**src/rtl/asram_pkg.sv**
```systemverilog
// Shared types and helpers for the asynchronous SRAM controller.
// Assumes: callers pass positive clock periods.
package asram_pkg;

    typedef enum logic [2:0] {
        ST_IDLE   = 3'd0,
        ST_WSETUP = 3'd1,
        ST_WPULSE = 3'd2,
        ST_WHOLD  = 3'd3,
        ST_WREC   = 3'd4,
        ST_RACC   = 3'd5,
        ST_TURN   = 3'd6
    } seq_state_t;

    typedef struct packed {
        logic ce1_n;
        logic ce2;
        logic we_n;
        logic oe_n;
        logic dq_t;
    } mem_pins_t;

    // Nanoseconds to cycles, rounded up.
    function automatic int ns2cyc(input int ns, input int per);
        return (ns + per - 1) / per;
    endfunction

    function automatic int imax(input int a, input int b);
        return (a > b) ? a : b;
    endfunction

    // Memory pin levels that belong to each sequencer state.
    function automatic mem_pins_t pins_of(input seq_state_t s);
        mem_pins_t p;
        p = '{ce1_n: 1'b1, ce2: 1'b0, we_n: 1'b1, oe_n: 1'b1, dq_t: 1'b0};
        case (s)
            ST_WSETUP: begin p.ce1_n = 1'b0; p.ce2 = 1'b1; p.dq_t = 1'b1; end
            ST_WPULSE: begin p.ce1_n = 1'b0; p.ce2 = 1'b1; p.dq_t = 1'b1; p.we_n = 1'b0; end
            ST_WHOLD:  begin p.ce1_n = 1'b0; p.ce2 = 1'b1; p.dq_t = 1'b1; end
            ST_WREC:   begin p.ce1_n = 1'b0; p.ce2 = 1'b1; end
            ST_RACC:   begin p.ce1_n = 1'b0; p.ce2 = 1'b1; p.oe_n = 1'b0; end
            default:   ;
        endcase
        return p;
    endfunction

endpackage

```
**src/rtl/asram_timer.sv**
```systemverilog
// Down counter that times the length of a sequencer state.
// Assumes: load is given on entry to a state with the length minus one.
module asram_timer #(
    parameter int CW = 4
) (
    input  logic          clk,
    input  logic          rst_n,
    input  logic          load,
    input  logic [CW-1:0] load_val,
    output logic          zero
);
    logic [CW-1:0] cnt_q;

    // Load on state entry, otherwise count down to zero and stop.
    always_ff @(posedge clk) begin
        if (!rst_n)              cnt_q <= '0;
        else if (load)           cnt_q <= load_val;
        else if (cnt_q != '0)    cnt_q <= cnt_q - 1'b1;
    end

    assign zero = (cnt_q == '0);
endmodule

```
**src/rtl/asram_data.sv**
```systemverilog
// Holds the accepted address and write byte, and captures the read byte.
// Assumes: accept and capture come from the sequencer and are never both high.
module asram_data #(
    parameter int AW = 17,
    parameter int DW = 8
) (
    input  logic          clk,
    input  logic          rst_n,
    input  logic          accept,
    input  logic [AW-1:0] req_addr,
    input  logic [DW-1:0] req_wdata,
    input  logic          capture,
    input  logic [DW-1:0] dq_i,
    output logic [AW-1:0] addr_q,
    output logic [DW-1:0] wdata_q,
    output logic [DW-1:0] rdata_q
);
    // Latch request fields only when a request is taken.
    always_ff @(posedge clk) begin
        if (!rst_n) begin
            addr_q  <= '0;
            wdata_q <= '0;
        end else if (accept) begin
            addr_q  <= req_addr;
            wdata_q <= req_wdata;
        end
    end

    // Sample the memory bus at the end of the read access window.
    always_ff @(posedge clk) begin
        if (!rst_n)       rdata_q <= '0;
        else if (capture) rdata_q <= dq_i;
    end
endmodule

```
**src/rtl/asram_seq.sv**
```systemverilog
// State sequencer: orders the memory control pins for reads and writes,
// registers the pins glitch-free and flags completion.
// Assumes: all cycle counts are at least one.
module asram_seq
    import asram_pkg::*;
#(
    parameter int CW    = 4,
    parameter int N_PWE = 3,
    parameter int N_REC = 0,
    parameter int N_RD  = 5,
    parameter int N_TA  = 3,
    parameter int N_WC  = 5
) (
    input  logic      clk,
    input  logic      rst_n,
    input  logic      req_valid,
    input  logic      req_we,
    input  logic      tmr_zero,
    output logic      idle,
    output logic      accept,
    output logic      capture,
    output logic      tmr_load,
    output logic [CW-1:0] tmr_val,
    output mem_pins_t pins_q,
    output logic      done_q
);
    localparam logic [CW-1:0] L_PWE = CW'(N_PWE - 1);
    localparam logic [CW-1:0] L_REC = CW'((N_REC > 0) ? N_REC - 1 : 0);
    localparam logic [CW-1:0] L_RD  = CW'(N_RD - 1);
    localparam logic [CW-1:0] L_TA  = CW'(N_TA - 1);

    seq_state_t state_q, nxt;
    logic       done_c;

    assign idle   = (state_q == ST_IDLE);
    assign accept = idle && req_valid;

    // Next-state, timer load and completion decisions.
    always_comb begin
        nxt      = state_q;
        tmr_load = 1'b0;
        tmr_val  = '0;
        capture  = 1'b0;
        done_c   = 1'b0;
        case (state_q)
            ST_IDLE: if (req_valid) begin
                if (req_we) nxt = ST_WSETUP;
                else begin nxt = ST_RACC; tmr_load = 1'b1; tmr_val = L_RD; end
            end
            ST_WSETUP: begin nxt = ST_WPULSE; tmr_load = 1'b1; tmr_val = L_PWE; end
            ST_WPULSE: if (tmr_zero) nxt = ST_WHOLD;
            ST_WHOLD: begin
                tmr_load = 1'b1;
                if (N_REC > 0) begin nxt = ST_WREC; tmr_val = L_REC; end
                else begin nxt = ST_TURN; tmr_val = L_TA; done_c = 1'b1; end
            end
            ST_WREC: if (tmr_zero) begin
                nxt = ST_TURN; tmr_load = 1'b1; tmr_val = L_TA; done_c = 1'b1;
            end
            ST_RACC: if (tmr_zero) begin
                nxt = ST_TURN; tmr_load = 1'b1; tmr_val = L_TA;
                capture = 1'b1; done_c = 1'b1;
            end
            ST_TURN: if (tmr_zero) nxt = ST_IDLE;
            default: nxt = ST_IDLE;
        endcase
    end

    // State, registered pin levels and completion strobe.
    always_ff @(posedge clk) begin
        if (!rst_n) begin
            state_q <= ST_IDLE;
            pins_q  <= pins_of(ST_IDLE);
            done_q  <= 1'b0;
        end else begin
            state_q <= nxt;
            pins_q  <= pins_of(nxt);
            done_q  <= done_c;
        end
    end

    // Checker counters: write-enable low run, selected span, write seen in span.
    logic [7:0] we_run_q, span_q;
    logic       wr_seen_q;
    always_ff @(posedge clk) begin
        if (!rst_n) begin
            we_run_q  <= '0;
            span_q    <= '0;
            wr_seen_q <= 1'b0;
        end else begin
            we_run_q  <= pins_q.we_n ? 8'd0 : ((we_run_q == 8'hFF) ? we_run_q : we_run_q + 1'b1);
            span_q    <= pins_q.ce1_n ? 8'd0 : ((span_q == 8'hFF) ? span_q : span_q + 1'b1);
            wr_seen_q <= pins_q.ce1_n ? 1'b0 : (wr_seen_q | ~pins_q.we_n);
        end
    end

    p_pulse_len_r4: assert property (@(posedge clk) disable iff (!rst_n)
        $rose(pins_q.we_n) |-> (we_run_q >= 8'(N_PWE)));

    p_write_span_r5: assert property (@(posedge clk) disable iff (!rst_n)
        ($rose(pins_q.ce1_n) && wr_seen_q) |-> (span_q >= 8'(N_WC)));

    p_accept_idle_r2: assert property (@(posedge clk) disable iff (!rst_n)
        accept |=> !idle);
endmodule

```
**src/rtl/asram_ctrl.sv**
```systemverilog
// Top of the asynchronous SRAM controller: host handshake on one side,
// memory pins (split data bus with drive enable) on the other.
// Assumes: one request outstanding at a time; timing limits in ns.
module asram_ctrl
    import asram_pkg::*;
#(
    parameter int AW        = 17,
    parameter int DW        = 8,
    parameter int CLK_NS    = 4,
    parameter int T_WC_NS   = 20,
    parameter int T_PWE_NS  = 12,
    parameter int T_AW_NS   = 15,
    parameter int T_SD_NS   = 10,
    parameter int T_AA_NS   = 20,
    parameter int T_OE_NS   = 9,
    parameter int T_HZ_NS   = 10
) (
    input  logic          clk,
    input  logic          rst_n,
    input  logic          req_valid,
    output logic          req_ready,
    input  logic          req_we,
    input  logic [AW-1:0] req_addr,
    input  logic [DW-1:0] req_wdata,
    output logic          rsp_valid,
    output logic [DW-1:0] rsp_rdata,
    output logic [AW-1:0] mem_addr,
    output logic          mem_ce1_n,
    output logic          mem_ce2,
    output logic          mem_we_n,
    output logic          mem_oe_n,
    output logic [DW-1:0] mem_dq_o,
    output logic          mem_dq_t,
    input  logic [DW-1:0] mem_dq_i
);
    localparam int C_AW  = ns2cyc(T_AW_NS, CLK_NS);
    localparam int N_PWE = imax(imax(ns2cyc(T_PWE_NS, CLK_NS), ns2cyc(T_SD_NS, CLK_NS)),
                                imax((C_AW > 1) ? C_AW - 1 : 1, 1));
    localparam int N_WC  = ns2cyc(T_WC_NS, CLK_NS);
    localparam int N_REC = (N_WC > N_PWE + 2) ? N_WC - N_PWE - 2 : 0;
    localparam int N_RD  = imax(imax(ns2cyc(T_AA_NS, CLK_NS), ns2cyc(T_OE_NS, CLK_NS)), 1);
    localparam int N_TA  = imax(ns2cyc(T_HZ_NS, CLK_NS), 1);
    localparam int CW    = $clog2(imax(imax(N_PWE, N_REC), imax(N_RD, N_TA)) + 1) + 1;

    logic          accept, capture, tmr_load, tmr_zero, idle;
    logic [CW-1:0] tmr_val;
    mem_pins_t     pins;

    asram_seq #(
        .CW(CW), .N_PWE(N_PWE), .N_REC(N_REC), .N_RD(N_RD), .N_TA(N_TA), .N_WC(N_WC)
    ) u_seq (
        .clk(clk), .rst_n(rst_n), .req_valid(req_valid), .req_we(req_we),
        .tmr_zero(tmr_zero), .idle(idle), .accept(accept), .capture(capture),
        .tmr_load(tmr_load), .tmr_val(tmr_val), .pins_q(pins), .done_q(rsp_valid)
    );

    asram_timer #(.CW(CW)) u_tmr (
        .clk(clk), .rst_n(rst_n), .load(tmr_load), .load_val(tmr_val), .zero(tmr_zero)
    );

    asram_data #(.AW(AW), .DW(DW)) u_data (
        .clk(clk), .rst_n(rst_n), .accept(accept), .req_addr(req_addr),
        .req_wdata(req_wdata), .capture(capture), .dq_i(mem_dq_i),
        .addr_q(mem_addr), .wdata_q(mem_dq_o), .rdata_q(rsp_rdata)
    );

    assign req_ready = idle;
    assign mem_ce1_n = pins.ce1_n;
    assign mem_ce2   = pins.ce2;
    assign mem_we_n  = pins.we_n;
    assign mem_oe_n  = pins.oe_n;
    assign mem_dq_t  = pins.dq_t;

    p_idle_pins_r1: assert property (@(posedge clk) disable iff (!rst_n)
        req_ready |-> (mem_ce1_n && !mem_ce2 && mem_we_n && mem_oe_n && !mem_dq_t));

    p_we_selected_r3: assert property (@(posedge clk) disable iff (!rst_n)
        !mem_we_n |-> (!mem_ce1_n && mem_ce2 && mem_oe_n));

    p_end_by_we_r5: assert property (@(posedge clk) disable iff (!rst_n)
        $rose(mem_we_n) |-> (!mem_ce1_n && mem_ce2 && mem_dq_t));

    p_no_fight_r7: assert property (@(posedge clk) disable iff (!rst_n)
        !mem_oe_n |-> !mem_dq_t);

    p_oe_after_float_r7: assert property (@(posedge clk) disable iff (!rst_n)
        $fell(mem_oe_n) |-> ($past(!mem_dq_t) && $past(mem_ce1_n)));

    p_done_pulse_r8: assert property (@(posedge clk) disable iff (!rst_n)
        rsp_valid |=> !rsp_valid);

    p_addr_hold_r9: assert property (@(posedge clk) disable iff (!rst_n)
        (!mem_ce1_n && $past(!mem_ce1_n)) |-> $stable(mem_addr));
endmodule

```
### src/rtl/cache_tag_tracker.sv
`timescale 1ns/1ps
module cache_tag_tracker #(
  parameter int ADDR_W = 8,
  parameter int NUM_BLOCKS = 8,
  parameter int WORDS_PER_BLOCK = 2,
  parameter int WAYS = 2,
  parameter bit USE_FIFO = 1'b0,
  parameter bit WRITE_THROUGH = 1'b0,
  localparam int SETS = NUM_BLOCKS / WAYS,
  localparam int OFF_W = $clog2(WORDS_PER_BLOCK),
  localparam int IDX_W = $clog2(SETS),
  localparam int IDX_WS = (IDX_W > 0) ? IDX_W : 1,
  localparam int TAG_W = ADDR_W - OFF_W - IDX_W,
  localparam int WAY_W = (WAYS > 1) ? $clog2(WAYS) : 1
) (
  input  logic              clk,
  input  logic              rst,
  input  logic              req_valid,
  output logic              req_ready,
  input  logic [ADDR_W-1:0] req_addr,
  input  logic              req_write,
  output logic              rsp_valid,
  output logic              rsp_hit,
  output logic [WAY_W-1:0]  rsp_way,
  output logic              rsp_prev_valid,
  output logic [TAG_W-1:0]  rsp_prev_tag,
  output logic              rsp_purge,
  output logic              rsp_writeback
);

  logic [TAG_W-1:0] tag_q  [SETS][WAYS];
  logic [WAY_W-1:0] rank_q [SETS][WAYS];
  logic             vld_q  [SETS][WAYS];
  logic             dty_q  [SETS][WAYS];

  logic [IDX_WS-1:0] set_i;
  logic [TAG_W-1:0]  tag_i;
  logic              hit, has_free, touch;
  logic [WAY_W-1:0]  hit_w, free_w, old_w, way;

  assign req_ready = 1'b1;
  assign tag_i = req_addr[ADDR_W-1 -: TAG_W];
  assign set_i = (IDX_W == 0) ? '0 : IDX_WS'(req_addr >> OFF_W);
  assign touch = !hit || !USE_FIFO;

  always_comb begin
    hit = 1'b0;
    hit_w = '0;
    has_free = 1'b0;
    free_w = '0;
    old_w = '0;
    for (int w = WAYS - 1; w >= 0; w--) begin
      if (!vld_q[set_i][w]) begin
        has_free = 1'b1;
        free_w = WAY_W'(w);
      end
      if (vld_q[set_i][w] && tag_q[set_i][w] == tag_i) begin
        hit = 1'b1;
        hit_w = WAY_W'(w);
      end
      if (rank_q[set_i][w] == WAY_W'(WAYS - 1)) old_w = WAY_W'(w);
    end
    way = hit ? hit_w : (has_free ? free_w : old_w);
  end

  always_ff @(posedge clk) begin
    if (rst) begin
      rsp_valid <= 1'b0;
      rsp_hit <= 1'b0;
      rsp_way <= '0;
      rsp_prev_valid <= 1'b0;
      rsp_prev_tag <= '0;
      rsp_purge <= 1'b0;
      rsp_writeback <= 1'b0;
      for (int s = 0; s < SETS; s++)
        for (int w = 0; w < WAYS; w++) begin
          vld_q[s][w] <= 1'b0;
          dty_q[s][w] <= 1'b0;
          rank_q[s][w] <= '0;
        end
    end else begin
      rsp_valid <= req_valid;
      if (req_valid) begin
        rsp_hit <= hit;
        rsp_way <= way;
        rsp_prev_valid <= vld_q[set_i][way];
        rsp_prev_tag <= tag_q[set_i][way];
        rsp_purge <= !hit && !has_free;
        rsp_writeback <= !hit && !has_free && dty_q[set_i][way] && !WRITE_THROUGH;
        if (!hit) begin
          tag_q[set_i][way] <= tag_i;
          vld_q[set_i][way] <= 1'b1;
          dty_q[set_i][way] <= req_write && !WRITE_THROUGH;
        end else if (req_write && !WRITE_THROUGH) begin
          dty_q[set_i][way] <= 1'b1;
        end
        if (touch) begin
          for (int w = 0; w < WAYS; w++)
            if (WAY_W'(w) != way && vld_q[set_i][w] &&
                (!vld_q[set_i][way] || rank_q[set_i][w] < rank_q[set_i][way]))
              rank_q[set_i][w] <= rank_q[set_i][w] + 1'b1;
          rank_q[set_i][way] <= '0;
        end
      end
    end
  end

endmodule
## src/rtl/pwm_bridge_pkg.sv

```systemverilog
package pwm_bridge_pkg;
   typedef enum logic [1:0] {
      STEER_SINGLE = 2'd0,
      STEER_FWD    = 2'd1,
      STEER_HALF   = 2'd2,
      STEER_REV    = 2'd3
   } steer_mode_t;

   localparam logic [1:0] REG_PERIOD = 2'd0;
   localparam logic [1:0] REG_DUTYHI = 2'd1;
   localparam logic [1:0] REG_CTRL   = 2'd2;
   localparam logic [1:0] REG_DBAND  = 2'd3;

   localparam int CTRL_MODE_LSB = 6;
   localparam int CTRL_DLO_LSB  = 4;
   localparam int NUM_PINS      = 4;
endpackage

```

## src/rtl/pwm_timebase.sv

```systemverilog
module pwm_timebase #(
   parameter int PER_W = 8,
   parameter int PH_W  = 2,
   localparam int TB_W = PER_W + PH_W
) (
   input  logic             clk,
   input  logic             rst_n,
   input  logic             enable,
   input  logic [PER_W-1:0] per_act,
   output logic [TB_W-1:0]  tb,
   output logic             started,
   output logic             wrap
);
   localparam logic [PH_W-1:0] PH_LAST = {PH_W{1'b1}};

   // Before the first reset the counter only walks one phase cycle.
   always_comb begin
      if (!enable)
         wrap = 1'b0;
      else if (started)
         wrap = (tb == {per_act, PH_LAST});
      else
         wrap = (tb[PH_W-1:0] == PH_LAST);
   end

   always_ff @(posedge clk or negedge rst_n) begin
      if (!rst_n) begin
         tb      <= '0;
         started <= 1'b0;
      end else if (!enable) begin
         tb      <= '0;
         started <= 1'b0;
      end else if (wrap) begin
         tb      <= '0;
         started <= 1'b1;
      end else begin
         tb      <= tb + 1'b1;
      end
   end
endmodule

```

## src/rtl/pwm_shadow_regs.sv

```systemverilog
module pwm_shadow_regs
   import pwm_bridge_pkg::*;
#(
   parameter int PER_W  = 8,
   parameter int PH_W   = 2,
   parameter int DB_W   = 6,
   parameter int DATA_W = 8,
   localparam int TB_W  = PER_W + PH_W
) (
   input  logic              clk,
   input  logic              rst_n,
   input  logic              wr_en,
   input  logic [1:0]        wr_addr,
   input  logic [DATA_W-1:0] wr_data,
   input  logic              started,
   input  logic              wrap,
   input  logic [TB_W-1:0]   tb,
   output logic [PER_W-1:0]  per_act,
   output logic [TB_W-1:0]   duty_act,
   output steer_mode_t       mode_act,
   output logic [1:0]        pol_act,
   output logic [DB_W-1:0]   db_act
);
   logic [PER_W-1:0] per_sh;
   logic [TB_W-1:0]  duty_sh;
   steer_mode_t      mode_sh;
   logic [1:0]       pol_sh;
   logic [DB_W-1:0]  db_sh;
   logic             ld_main;
   logic             ld_db;

   assign ld_main = wrap || !started;
   assign ld_db   = ld_main || (started && (tb == duty_act));

   always_ff @(posedge clk or negedge rst_n) begin
      if (!rst_n) begin
         per_sh  <= '0;
         duty_sh <= '0;
         mode_sh <= STEER_SINGLE;
         pol_sh  <= '0;
         db_sh   <= '0;
      end else if (wr_en) begin
         case (wr_addr)
            REG_PERIOD: per_sh <= wr_data[PER_W-1:0];
            REG_DUTYHI: duty_sh[TB_W-1:PH_W] <= wr_data[PER_W-1:0];
            REG_CTRL: begin
               mode_sh              <= steer_mode_t'(wr_data[CTRL_MODE_LSB +: 2]);
               duty_sh[PH_W-1:0]    <= wr_data[CTRL_DLO_LSB +: PH_W];
               pol_sh               <= wr_data[1:0];
            end
            default:    db_sh <= wr_data[DB_W-1:0];
         endcase
      end
   end

   always_ff @(posedge clk or negedge rst_n) begin
      if (!rst_n) begin
         per_act  <= '0;
         duty_act <= '0;
         mode_act <= STEER_SINGLE;
         pol_act  <= '0;
      end else if (ld_main) begin
         per_act  <= per_sh;
         duty_act <= duty_sh;
         mode_act <= mode_sh;
         pol_act  <= pol_sh;
      end
   end

   always_ff @(posedge clk or negedge rst_n) begin
      if (!rst_n)
         db_act <= '0;
      else if (ld_db)
         db_act <= db_sh;
   end
endmodule

```

## src/rtl/pwm_steer.sv

```systemverilog
module pwm_steer
   import pwm_bridge_pkg::*;
#(
   parameter int TB_W = 10,
   parameter int DB_W = 6
) (
   input  logic                clk,
   input  logic                rst_n,
   input  logic                started,
   input  logic [TB_W-1:0]     tb,
   input  logic [TB_W-1:0]     duty_act,
   input  steer_mode_t         mode_act,
   input  logic [1:0]          pol_act,
   input  logic [DB_W-1:0]     db_act,
   output logic [NUM_PINS-1:0] pins
);
   logic                raw;
   logic [NUM_PINS-1:0] want;
   logic                use_db;

   assign raw    = started && (tb < duty_act);
   assign use_db = (mode_act == STEER_HALF);

   // want is ordered {D, C, B, A}
   always_comb begin
      case (mode_act)
         STEER_SINGLE: want = {1'b0, 1'b0, 1'b0, raw};
         STEER_FWD:    want = {raw, 1'b0, 1'b0, started};
         STEER_HALF:   want = {1'b0, 1'b0, started && !raw, raw};
         default:      want = {1'b0, started, raw, 1'b0};
      endcase
   end

   for (genvar i = 0; i < NUM_PINS; i++) begin : g_pin
      logic [DB_W-1:0] hold_cnt;
      logic            act;

      // Counts how long the wanted level has been active, saturating.
      always_ff @(posedge clk or negedge rst_n) begin
         if (!rst_n)
            hold_cnt <= '0;
         else if (!want[i])
            hold_cnt <= '0;
         else if (hold_cnt != {DB_W{1'b1}})
            hold_cnt <= hold_cnt + 1'b1;
      end

      assign act     = want[i] && (!use_db || (hold_cnt >= db_act));
      assign pins[i] = act ^ pol_act[i % 2];
   end
endmodule

```

## src/rtl/pwm_bridge_gen.sv

```systemverilog
module pwm_bridge_gen
   import pwm_bridge_pkg::*;
#(
   parameter int PER_W  = 8,
   parameter int PH_W   = 2,
   parameter int DB_W   = 6,
   parameter int DATA_W = 8
) (
   input  logic              clk,
   input  logic              rst_n,
   input  logic              enable,
   input  logic              wr_en,
   input  logic [1:0]        wr_addr,
   input  logic [DATA_W-1:0] wr_data,
   output logic [3:0]        pins
);
   localparam int TB_W = PER_W + PH_W;

   if (PER_W > DATA_W) begin : g_bad_per
      $error("period width exceeds write data width");
   end
   if (PH_W < 1 || PH_W > 2) begin : g_bad_ph
      $error("phase width must be 1 or 2");
   end
   if (DB_W > DATA_W) begin : g_bad_db
      $error("dead-band width exceeds write data width");
   end

   logic [TB_W-1:0]  tb;
   logic             started;
   logic             wrap;
   logic [PER_W-1:0] per_act;
   logic [TB_W-1:0]  duty_act;
   steer_mode_t      mode_act;
   logic [1:0]       pol_act;
   logic [DB_W-1:0]  db_act;

   pwm_timebase #(.PER_W(PER_W), .PH_W(PH_W)) u_tb (
      .clk(clk), .rst_n(rst_n), .enable(enable), .per_act(per_act),
      .tb(tb), .started(started), .wrap(wrap)
   );

   pwm_shadow_regs #(.PER_W(PER_W), .PH_W(PH_W), .DB_W(DB_W), .DATA_W(DATA_W)) u_regs (
      .clk(clk), .rst_n(rst_n), .wr_en(wr_en), .wr_addr(wr_addr), .wr_data(wr_data),
      .started(started), .wrap(wrap), .tb(tb),
      .per_act(per_act), .duty_act(duty_act), .mode_act(mode_act),
      .pol_act(pol_act), .db_act(db_act)
   );

   pwm_steer #(.TB_W(TB_W), .DB_W(DB_W)) u_steer (
      .clk(clk), .rst_n(rst_n), .started(started), .tb(tb),
      .duty_act(duty_act), .mode_act(mode_act), .pol_act(pol_act),
      .db_act(db_act), .pins(pins)
   );
endmodule

```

▸ **WHAT IS EXPECTED**:
Working from the data above, extract solely the lines from the one containing "output logic [TAG_W-1:0]" through the one containing "rsp_prev_valid <= vld_q[set_i][way];", exactly as they appear, both included.

▸ **RESULT OF THE TASK**:
  output logic [TAG_W-1:0]  rsp_prev_tag,
  output logic              rsp_purge,
  output logic              rsp_writeback
);

  logic [TAG_W-1:0] tag_q  [SETS][WAYS];
  logic [WAY_W-1:0] rank_q [SETS][WAYS];
  logic             vld_q  [SETS][WAYS];
  logic             dty_q  [SETS][WAYS];

  logic [IDX_WS-1:0] set_i;
  logic [TAG_W-1:0]  tag_i;
  logic              hit, has_free, touch;
  logic [WAY_W-1:0]  hit_w, free_w, old_w, way;

  assign req_ready = 1'b1;
  assign tag_i = req_addr[ADDR_W-1 -: TAG_W];
  assign set_i = (IDX_W == 0) ? '0 : IDX_WS'(req_addr >> OFF_W);
  assign touch = !hit || !USE_FIFO;

  always_comb begin
    hit = 1'b0;
    hit_w = '0;
    has_free = 1'b0;
    free_w = '0;
    old_w = '0;
    for (int w = WAYS - 1; w >= 0; w--) begin
      if (!vld_q[set_i][w]) begin
        has_free = 1'b1;
        free_w = WAY_W'(w);
      end
      if (vld_q[set_i][w] && tag_q[set_i][w] == tag_i) begin
        hit = 1'b1;
        hit_w = WAY_W'(w);
      end
      if (rank_q[set_i][w] == WAY_W'(WAYS - 1)) old_w = WAY_W'(w);
    end
    way = hit ? hit_w : (has_free ? free_w : old_w);
  end

  always_ff @(posedge clk) begin
    if (rst) begin
      rsp_valid <= 1'b0;
      rsp_hit <= 1'b0;
      rsp_way <= '0;
      rsp_prev_valid <= 1'b0;
      rsp_prev_tag <= '0;
      rsp_purge <= 1'b0;
      rsp_writeback <= 1'b0;
      for (int s = 0; s < SETS; s++)
        for (int w = 0; w < WAYS; w++) begin
          vld_q[s][w] <= 1'b0;
          dty_q[s][w] <= 1'b0;
          rank_q[s][w] <= '0;
        end
    end else begin
      rsp_valid <= req_valid;
      if (req_valid) begin
        rsp_hit <= hit;
        rsp_way <= way;
        rsp_prev_valid <= vld_q[set_i][way];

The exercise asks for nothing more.